Zhang Xiaogang was born in 1958 in Kunming, the capital of Yunnan Province in southern China. When the Cultural Revolution began in 1966, Zhang was eight years old. His parents were forced to give up their government posts, leave Zhang and his three brothers behind, and go to a “study camp” in the countryside. At the age of 18, Zhang was sent to “reeducation camp” to labor alongside peasants. Following the collapse of the Cultural Revolution in 1976, Zhang Xiaogang was accepted into the prestigious Sichuan Institute of Fine Arts in Chongqing in 1977. Through his studies he found inspiration in the works of Van Gogh and Millet.
In 1995 Zhang Xiaogang presented his Bloodline: Big Familyseries in an exhibition entitled The Other Face: Three Chinese Artists as part of the larger international exhibition Identità e Alterità, installed in the Italian Pavilion during the centenary 46th Venice Biennale. Drawn from formal family portraits, the paintings represent both the individual and the faceless masses of China at once. The figures, often dressed in identical Mao suits, have distinctive red blood lines which demonstrate the links between people.

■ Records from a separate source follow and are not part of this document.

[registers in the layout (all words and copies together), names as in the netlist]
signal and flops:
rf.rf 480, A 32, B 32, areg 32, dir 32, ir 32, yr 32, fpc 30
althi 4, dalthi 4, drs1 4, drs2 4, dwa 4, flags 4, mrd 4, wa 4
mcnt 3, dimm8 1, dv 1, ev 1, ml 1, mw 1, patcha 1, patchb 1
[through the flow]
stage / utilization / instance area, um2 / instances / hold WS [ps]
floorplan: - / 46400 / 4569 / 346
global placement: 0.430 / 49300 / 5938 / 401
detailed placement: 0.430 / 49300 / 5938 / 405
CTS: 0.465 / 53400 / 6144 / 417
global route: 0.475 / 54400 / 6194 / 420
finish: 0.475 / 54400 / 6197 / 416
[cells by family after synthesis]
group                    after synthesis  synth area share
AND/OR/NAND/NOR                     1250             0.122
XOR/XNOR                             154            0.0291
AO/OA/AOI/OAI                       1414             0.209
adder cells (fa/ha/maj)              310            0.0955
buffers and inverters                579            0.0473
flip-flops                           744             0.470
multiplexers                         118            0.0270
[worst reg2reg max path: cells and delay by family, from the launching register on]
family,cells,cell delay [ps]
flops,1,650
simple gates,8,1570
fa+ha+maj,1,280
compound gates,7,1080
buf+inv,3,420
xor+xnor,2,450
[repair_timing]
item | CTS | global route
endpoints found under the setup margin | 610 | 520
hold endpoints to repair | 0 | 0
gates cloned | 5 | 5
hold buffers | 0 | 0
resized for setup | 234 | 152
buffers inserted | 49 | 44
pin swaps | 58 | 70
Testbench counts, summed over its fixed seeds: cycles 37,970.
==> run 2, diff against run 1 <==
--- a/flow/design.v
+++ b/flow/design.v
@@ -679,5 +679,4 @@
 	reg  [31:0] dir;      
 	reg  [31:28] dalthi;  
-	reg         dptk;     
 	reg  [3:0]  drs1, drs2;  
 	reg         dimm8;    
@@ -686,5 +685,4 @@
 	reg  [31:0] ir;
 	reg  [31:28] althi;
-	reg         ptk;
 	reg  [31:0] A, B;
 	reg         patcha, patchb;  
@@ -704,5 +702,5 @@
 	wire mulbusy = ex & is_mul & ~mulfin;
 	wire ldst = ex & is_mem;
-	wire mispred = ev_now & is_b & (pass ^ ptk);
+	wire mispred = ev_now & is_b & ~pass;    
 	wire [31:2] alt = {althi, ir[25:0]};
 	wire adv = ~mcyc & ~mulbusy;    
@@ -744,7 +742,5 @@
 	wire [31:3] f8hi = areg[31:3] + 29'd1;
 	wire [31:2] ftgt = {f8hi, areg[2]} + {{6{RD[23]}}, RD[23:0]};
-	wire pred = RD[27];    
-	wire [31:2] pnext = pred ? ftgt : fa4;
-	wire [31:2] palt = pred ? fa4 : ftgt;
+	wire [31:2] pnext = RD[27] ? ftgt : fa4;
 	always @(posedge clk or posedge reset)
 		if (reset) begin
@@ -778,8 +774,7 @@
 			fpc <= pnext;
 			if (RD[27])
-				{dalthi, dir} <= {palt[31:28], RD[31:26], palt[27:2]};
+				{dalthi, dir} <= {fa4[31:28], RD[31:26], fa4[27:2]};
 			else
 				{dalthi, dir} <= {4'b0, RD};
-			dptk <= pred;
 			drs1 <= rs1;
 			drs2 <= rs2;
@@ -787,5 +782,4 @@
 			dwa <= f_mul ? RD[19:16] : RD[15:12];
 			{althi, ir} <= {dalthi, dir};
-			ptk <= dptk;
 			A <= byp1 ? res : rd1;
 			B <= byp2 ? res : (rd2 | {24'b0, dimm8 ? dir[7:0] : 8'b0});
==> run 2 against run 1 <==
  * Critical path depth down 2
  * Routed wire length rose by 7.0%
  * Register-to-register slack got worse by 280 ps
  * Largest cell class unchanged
Background: an optimization exercise with open tools, aiming at small area. Do not read the settings as production practice. Only simulation tests tie the RTL to the original design; equivalence was not proved. The clock input has no modelled driver; a real chip could not lean on it and would need a root buffer or a full tree. Power figures rest on the tool's default switching activity, not on a simulated workload.

==> flow/design.v <==
`timescale 1ns / 1ps
module UART_FIFO_Top #(
    parameter DATA_WIDTH = 8,
    parameter FIFO_DEPTH = 16,
    parameter ADDR_WIDTH = 4
)(
    input clk,
    input rst,
    input en,
    input push_in,
    input pop_in,
    input [DATA_WIDTH-1:0] din,
    input [3:0] threshold,
    output [DATA_WIDTH-1:0] dout,
    output empty,
    output full,
    output overrun,
    output underrun,
    output thr_trigger
);
reg [DATA_WIDTH-1:0] mem [0:FIFO_DEPTH-1];    
reg [ADDR_WIDTH-1:0] cnt;                     
reg empty_t, full_t, overrun_t, underrun_t, thr_t;
wire push = push_in & ~full_t;
wire pop  = pop_in & ~empty_t;
wire inc  = push & ~pop;
wire dec  = pop & ~push;
always @(posedge clk) begin
    if (push) begin
        mem[0] <= din;
        for (int i = 1; i < FIFO_DEPTH; i++)
            mem[i] <= mem[i-1];
    end
end
wire [FIFO_DEPTH-1:0] hit;
genvar g;
generate
    for (g = 0; g < FIFO_DEPTH; g = g + 1) begin : g_hit
        assign hit[g] = (cnt[3:2] == g / 4) & (cnt[1:0] == g % 4);
    end
endgenerate
wire [FIFO_DEPTH-1:0] sel = {hit[0], hit[FIFO_DEPTH-1:1]};
generate
    for (g = 0; g < DATA_WIDTH; g = g + 1) begin : g_rd
        wire [FIFO_DEPTH-1:0] col;
        for (genvar k = 0; k < FIFO_DEPTH; k = k + 1) begin : g_col
            assign col[k] = mem[k][g];
        end
        fifo_mux16 u_mux (.s(sel), .d(col), .y(dout[g]));
    end
endgenerate
wire [ADDR_WIDTH-1:0] tgl;
assign tgl[0] = inc | dec;
generate
    for (g = 1; g < ADDR_WIDTH; g = g + 1) begin : g_tgl
        assign tgl[g] = (inc & (&cnt[g-1:0])) | (dec & ~(|cnt[g-1:0]));
    end
endgenerate
wire [ADDR_WIDTH:0] cge;
assign cge[0] = 1'b1;
generate
    for (g = 0; g < ADDR_WIDTH; g = g + 1) begin : g_cge
        assign cge[g+1] = (cnt[g] & ~threshold[g]) | ((cnt[g] | ~threshold[g]) & cge[g]);
    end
endgenerate
wire thr_ge = cge[ADDR_WIDTH] | (hit[0] & full_t);
always @(posedge clk, posedge rst) begin
    if (rst) begin
        cnt <= {ADDR_WIDTH{1'b0}};
        empty_t <= 1'b1;
        full_t <= 1'b0;
        overrun_t <= 1'b0;
        underrun_t <= 1'b0;
        thr_t <= 1'b0;
    end else begin
        cnt <= cnt ^ tgl;
        overrun_t <= push_in & full_t;
        underrun_t <= pop_in & empty_t;
        if (inc) begin
            empty_t <= 1'b0;
            full_t <= hit[FIFO_DEPTH-1] | ~en;
        end else if (dec) begin
            full_t <= 1'b0;
            empty_t <= hit[1] | ~en;
        end
        if (inc | dec)
            thr_t <= thr_ge;
    end
end
assign empty = empty_t;
assign full = full_t;
assign overrun = overrun_t;
assign underrun = underrun_t;
assign thr_trigger = thr_t;
endmodule
module fifo_mux16 (
    input  [15:0] s,
    input  [15:0] d,
    output y
);
wire [5:0] t;
fifo_aoi222 u0 (.a0(s[0]),  .b0(d[0]),  .a1(s[1]),  .b1(d[1]),  .a2(s[2]),  .b2(d[2]),  .y(t[0]));
fifo_aoi222 u1 (.a0(s[3]),  .b0(d[3]),  .a1(s[4]),  .b1(d[4]),  .a2(s[5]),  .b2(d[5]),  .y(t[1]));
fifo_aoi222 u2 (.a0(s[6]),  .b0(d[6]),  .a1(s[7]),  .b1(d[7]),  .a2(s[8]),  .b2(d[8]),  .y(t[2]));
fifo_aoi222 u3 (.a0(s[9]),  .b0(d[9]),  .a1(s[10]), .b1(d[10]), .a2(s[11]), .b2(d[11]), .y(t[3]));
fifo_aoi222 u4 (.a0(s[12]), .b0(d[12]), .a1(s[13]), .b1(d[13]), .a2(s[14]), .b2(d[14]), .y(t[4]));
assign t[5] = ~(s[15] & d[15]);
assign y = ~&t;
endmodule
module fifo_aoi222 (
    input a0, b0, a1, b1, a2, b2,
    output y
);
assign y = ~((a0 & b0) | (a1 & b1) | (a2 & b2));
endmodule
clock: 5.0 ns
lec_check: 0
cap_margin: 20
core_margin: 2
core_utilization: 40
cts_buf_list: sky130_fd_sc_hd__clkbuf_4
slew_margin: 20
synth_hierarchical: 1
run.sh (not shown) runs the stock make flow with config.mk's settings and CLKGATE_MAP_FILE= SYNTH_SCRIPT=/design/flow/synth_recipe.tcl, a recipe that flattens the netlist after the stock synthesis.
Then changed:
- CTS_BUF_LIST: sky130_fd_sc_hd__clkbuf_4 -> sky130_fd_sc_hd__clkbuf_8
- CTS_CLUSTER_DIAMETER: not set -> 100
- CTS_CLUSTER_SIZE: not set -> 30
Synthesized cell count is unchanged.
Worst hold slack gets worse by 0.0069 ns.
Worst setup slack gets better by 0.091 ns.
Then changed:
- CTS_BUF_LIST: sky130_fd_sc_hd__clkbuf_8 -> sky130_fd_sc_hd__clkbuf_4
- CTS_CLUSTER_SIZE: 30 -> 20
The new run finished with timing, DRC and antenna clean.
Total power drops by 4.3%.
Cell area drops by 1.6%.
Combinational power hardly moves.
Clock skew climbs by 0.0032 ns.
Then changed:
- CTS_BUF_LIST: sky130_fd_sc_hd__clkbuf_4 -> not set
- CTS_CLUSTER_DIAMETER: 100 -> not set
- CTS_CLUSTER_SIZE: 20 -> not set
Outcome:
- The new run ran to the end with no violations
- clock-buffer cell count does not change
- register-to-register slack is about the same
- die area is unchanged
- area after synthesis stays the same
- wire length is higher by 1.6%
- global-route usage is unchanged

Since 1989 Zhang Xiaogang has had fourteen solo exhibitions and has participated in nearly 150 group exhibitions. His work can be found in numerous public collections worldwide, including Dongyu Museum of Fine Arts, Shenyang, China; Fukuoka Museum of Art, Japan; National Gallery of Australia; Pacific Asia Museum, Pasadena, California; Musée de PicardieAmiens, France; Queensland Art Gallery, Australia; San Francisco Museum of Modern Art; Shanghai Art Museum, China; and Solomon R. Guggenheim Museum, New York.